President Trump’s recent push to deregulate climate-related rules, including a proposal to revoke the EPA’s authority to regulate greenhouse gas emissions, has stirred a mix of relief and alarm across corporate America. While the White House frames this as a major cost-cutting measure, US automakers aren’t cheering.
On Tuesday, Environmental Protection Agency (EPA) Administrator Lee Zeldin said the move, which would end federal limits on greenhouse gas pollution from vehicle tailpipes, power plants, smokestacks, and other sources, could save companies $52 billion in environmental compliance costs, according to Reuters.

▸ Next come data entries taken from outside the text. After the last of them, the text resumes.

[src/logic/tcc_timer16.sv]
`timescale 1ns/100ps
module tcc_timer16 (
  // Clock and reset
  input wire logic aclk,
  input wire logic aresetn,
  // AXI4-Lite write address and data
  input wire logic [7:0] s_axi_awaddr,
  input wire logic s_axi_awvalid,
  output logic s_axi_awready,
  input wire logic [31:0] s_axi_wdata,
  input wire logic [3:0] s_axi_wstrb,
  input wire logic s_axi_wvalid,
  output logic s_axi_wready,
  // AXI4-Lite write response
  output logic [1:0] s_axi_bresp,
  output logic s_axi_bvalid,
  input wire logic s_axi_bready,
  // AXI4-Lite read
  input wire logic [7:0] s_axi_araddr,
  input wire logic s_axi_arvalid,
  output logic s_axi_arready,
  output logic [31:0] s_axi_rdata,
  output logic [1:0] s_axi_rresp,
  output logic s_axi_rvalid,
  input wire logic s_axi_rready,
  // Prescaled tick and capture sources
  input wire logic timer_tick,
  input wire logic capture_pin,
  input wire logic comparator_output,
  // Interrupt requests and service acknowledges
  output logic overflow_irq,
  output logic capture_irq,
  input wire logic overflow_irq_ack,
  input wire logic capture_irq_ack,
  // Count landmarks
  output logic [15:0] count_value,
  output logic count_bottom,
  output logic count_max,
  output logic count_top
);
  import tcc_pkg::*;

  typedef struct packed {
    logic [3:0] wgm;
    logic [2:0] cs;
    logic edge_rise;
    logic filt_en;
    logic cmp_sel;
    logic ovf_ie;
    logic cap_ie;
    logic ovf_flag;
    logic cap_flag;
    logic [7:0] temp;
    logic [15:0] count;
    logic [15:0] capture;
    logic [15:0] cmpa;
    tcc_dir_t dir;
    logic raw_smp;
    logic src_prev;
    logic aw_full;
    logic [7:0] aw_addr;
    logic w_full;
    logic [7:0] w_data;
    logic w_lane0;
    logic bvalid;
    logic [1:0] bresp;
    logic rvalid;
    logic [7:0] rdata;
    logic [1:0] rresp;
  } tcc_state_t;

  tcc_state_t s_reg;
  tcc_state_t s_next;

  logic [15:0] top;
  tcc_kind_t kind;
  logic advance;
  logic ovf_set;
  logic cap_on;
  logic cap_src;
  logic filt_lvl;
  logic cap_lvl;
  logic cap_evt;
  logic do_write;
  logic do_read;
  logic ovf_clr;
  logic cap_clr;

  // Source select ahead of the filter; a software-driven pin level counts too
  assign cap_src = s_reg.cmp_sel ? comparator_output : capture_pin; // [RL16] [RL21]

  tcc_noise_filter u_filt (
    .aclk(aclk),
    .aresetn(aresetn),
    .sample_in(cap_src),
    .filt_out(filt_lvl)
  );

  // Mode decode and edge detection
  assign kind = mode_kind(s_reg.wgm);
  assign top = mode_top(s_reg.wgm, s_reg.capture, s_reg.cmpa); // [RL25]
  assign advance = timer_tick && (s_reg.cs != 3'h0); // [RL6]
  assign cap_on = !icr_top(s_reg.wgm); // [RL20]
  assign cap_lvl = s_reg.filt_en ? filt_lvl : s_reg.raw_smp; // [RL19]
  assign cap_evt = cap_on && (s_reg.edge_rise ? (cap_lvl && !s_reg.src_prev)
                                              : (!cap_lvl && s_reg.src_prev)); // [RL26]
  assign do_write = s_reg.aw_full && s_reg.w_full && !s_reg.bvalid;
  assign do_read = s_axi_arvalid && !s_reg.rvalid;

  // Bus handshakes and outputs
  assign s_axi_awready = !s_reg.aw_full;
  assign s_axi_wready = !s_reg.w_full;
  assign s_axi_arready = !s_reg.rvalid;
  assign s_axi_bvalid = s_reg.bvalid;
  assign s_axi_bresp = s_reg.bresp;
  assign s_axi_rvalid = s_reg.rvalid;
  assign s_axi_rresp = s_reg.rresp;
  assign s_axi_rdata = {24'h000000, s_reg.rdata};
  assign overflow_irq = s_reg.ovf_flag && s_reg.ovf_ie; // [RL9]
  assign capture_irq = s_reg.cap_flag && s_reg.cap_ie; // [RL12]
  assign count_value = s_reg.count;
  assign count_bottom = s_reg.count == CNT_BOTTOM; // [RL24]
  assign count_max = s_reg.count == CNT_MAX; // [RL24]
  assign count_top = s_reg.count == top;

  // Next state: counting, capture, then bus side effects
  always_comb begin
    s_next = s_reg;
    ovf_set = 1'b0;
    ovf_clr = overflow_irq_ack;
    cap_clr = capture_irq_ack; // [RL12]
    s_next.raw_smp = cap_src;
    s_next.src_prev = cap_lvl; // A source switch can look like an edge [RL17]
    // Counter sequence per mode
    if (advance) begin
      case (kind)
        KIND_NORMAL: begin
          s_next.count = s_reg.count + 16'h0001; // [RL8]
          ovf_set = s_reg.count == CNT_MAX; // [RL9]
        end
        KIND_CTC: begin
          if (s_reg.count == top) begin
            s_next.count = CNT_BOTTOM; // [RL8]
          end else begin
            s_next.count = s_reg.count + 16'h0001;
          end
          ovf_set = s_reg.count == CNT_MAX;
        end
        KIND_FAST: begin
          if (s_reg.count >= top) begin
            s_next.count = CNT_BOTTOM;
            ovf_set = 1'b1; // [RL9]
          end else begin
            s_next.count = s_reg.count + 16'h0001;
          end
        end
        KIND_DUAL: begin
          if (s_reg.dir == DIR_UP) begin
            if (s_reg.count >= top) begin
              s_next.dir = DIR_DOWN;
              s_next.count = s_reg.count - 16'h0001; // [RL8]
            end else begin
              s_next.count = s_reg.count + 16'h0001;
            end
          end else if (s_reg.count == CNT_BOTTOM) begin
            s_next.dir = DIR_UP;
            s_next.count = s_reg.count + 16'h0001;
            ovf_set = 1'b1; // [RL9]
          end else begin
            s_next.count = s_reg.count - 16'h0001;
          end
        end
        default: s_next.count = s_reg.count;
      endcase
    end
    // Capture overwrites any unread value
    if (cap_evt) begin
      s_next.capture = s_reg.count; // [RL10] [RL22]
    end
    // Write address and data are taken in either order
    if (s_axi_awvalid && !s_reg.aw_full) begin
      s_next.aw_full = 1'b1;
      s_next.aw_addr = s_axi_awaddr;
    end
    if (s_axi_wvalid && !s_reg.w_full) begin
      s_next.w_full = 1'b1;
      s_next.w_data = s_axi_wdata[7:0];
      s_next.w_lane0 = s_axi_wstrb[0];
    end
    if (s_reg.bvalid && s_axi_bready) begin
      s_next.bvalid = 1'b0;
    end
    // Register write once both halves are held
    if (do_write) begin
      s_next.aw_full = 1'b0;
      s_next.w_full = 1'b0;
      s_next.bvalid = 1'b1;
      s_next.bresp = RESP_OKAY;
      if (s_reg.w_lane0) begin
        case ({s_reg.aw_addr[7:2], 2'b00})
          OFS_CTRL_A: s_next.wgm[1:0] = s_reg.w_data[CA_WGM +: 2];
          OFS_CTRL_B: begin
            s_next.cs = s_reg.w_data[CB_CS +: 3];
            s_next.wgm[3:2] = s_reg.w_data[CB_WGM +: 2];
            s_next.edge_rise = s_reg.w_data[CB_EDGE];
            s_next.filt_en = s_reg.w_data[CB_FILT];
          end
          OFS_CNT_LO: begin
            s_next.count = {s_reg.temp, s_reg.w_data}; // [RL3] [RL7]
            s_next.dir = s_reg.dir;
          end
          OFS_CNT_HI, OFS_CAP_HI, OFS_CMP_HI: s_next.temp = s_reg.w_data; // [RL2] [RL4]
          OFS_CAP_LO: begin
            if (icr_top(s_reg.wgm)) begin
              s_next.capture = {s_reg.temp, s_reg.w_data}; // [RL14]
            end
          end
          OFS_CMP_LO: s_next.cmpa = {s_reg.temp, s_reg.w_data};
          OFS_FLAGS: begin
            ovf_clr = ovf_clr || s_reg.w_data[FL_OVF];
            cap_clr = cap_clr || s_reg.w_data[FL_CAP]; // [RL12]
          end
          OFS_IRQ_EN: begin
            s_next.ovf_ie = s_reg.w_data[FL_OVF];
            s_next.cap_ie = s_reg.w_data[FL_CAP];
          end
          OFS_CMP_CTRL: s_next.cmp_sel = s_reg.w_data[CC_SEL]; // [RL16]
          default: s_next.bresp = RESP_SLVERR;
        endcase
      end
    end
    // Flags: a setting event wins over a clear
    s_next.ovf_flag = (s_reg.ovf_flag && !ovf_clr) || ovf_set; // [RL9]
    s_next.cap_flag = (s_reg.cap_flag && !cap_clr) || cap_evt; // [RL11]
    // Read channel
    if (s_reg.rvalid && s_axi_rready) begin
      s_next.rvalid = 1'b0;
    end
    if (do_read) begin
      s_next.rvalid = 1'b1;
      s_next.rresp = RESP_OKAY;
      s_next.rdata = RST_BYTE;
      case ({s_axi_araddr[7:2], 2'b00})
        OFS_CTRL_A: s_next.rdata[CA_WGM +: 2] = s_reg.wgm[1:0];
        OFS_CTRL_B: begin
          s_next.rdata[CB_CS +: 3] = s_reg.cs;
          s_next.rdata[CB_WGM +: 2] = s_reg.wgm[3:2];
          s_next.rdata[CB_EDGE] = s_reg.edge_rise;
          s_next.rdata[CB_FILT] = s_reg.filt_en;
        end
        OFS_CNT_LO: begin
          s_next.rdata = s_reg.count[7:0];
          s_next.temp = s_reg.count[15:8]; // [RL3] [RL1]
        end
        OFS_CNT_HI, OFS_CAP_HI: s_next.rdata = s_reg.temp; // [RL2] [RL13]
        OFS_CAP_LO: begin
          s_next.rdata = s_reg.capture[7:0];
          s_next.temp = s_reg.capture[15:8]; // [RL13]
        end
        OFS_CMP_LO: s_next.rdata = s_reg.cmpa[7:0];
        OFS_CMP_HI: s_next.rdata = s_reg.cmpa[15:8];
        OFS_FLAGS: begin
          s_next.rdata[FL_OVF] = s_reg.ovf_flag;
          s_next.rdata[FL_CAP] = s_reg.cap_flag;
        end
        OFS_IRQ_EN: begin
          s_next.rdata[FL_OVF] = s_reg.ovf_ie;
          s_next.rdata[FL_CAP] = s_reg.cap_ie;
        end
        OFS_CMP_CTRL: s_next.rdata[CC_SEL] = s_reg.cmp_sel;
        default: s_next.rresp = RESP_SLVERR;
      endcase
    end
  end

  // State register with synchronous reset
  always_ff @(posedge aclk) begin
    if (!aresetn) begin
      s_reg <= '0;
    end else begin
      s_reg <= s_next;
    end
  end

  // Helper that marks a count-low write in the current cycle
  logic cnt_wr;
  assign cnt_wr = do_write && s_reg.w_lane0 &&
                  ({s_reg.aw_addr[7:2], 2'b00} == OFS_CNT_LO);
endmodule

FILE PHOTO: Signage is seen at the headquarters of the United States Environmental Protection Agency in Washington, D.C., U.S., May 10, 2021. REUTERS/Andrew Kelly/File Photo
Underpinning this deregulation push is the Trump administration’s move to revoke the EPA’s “endangerment finding”—a landmark 2009 scientific determination that greenhouse gases pose a threat to public health and must therefore be regulated under the Clean Air Act.
This legal finding has formed the backbone of all federal climate policy for over a decade, enabling the EPA to impose emission limits on vehicles, power plants, and industrial sources.
Revoking it, as reported by Reuters and the Wall Street Journal, would effectively strip the federal government of its authority to regulate carbon dioxide and other greenhouse gases, throwing U.S. climate policy into legal and regulatory limbo.
The move is a delivery of Trump’s campaign promises to push back from the table of climate leadership in favor US industries. In fear of the potential economic fallout from going “too green too fast,” the EU has recently scaled back the level of ambition of its Green Deal, but has not abandoned the green transition entirely.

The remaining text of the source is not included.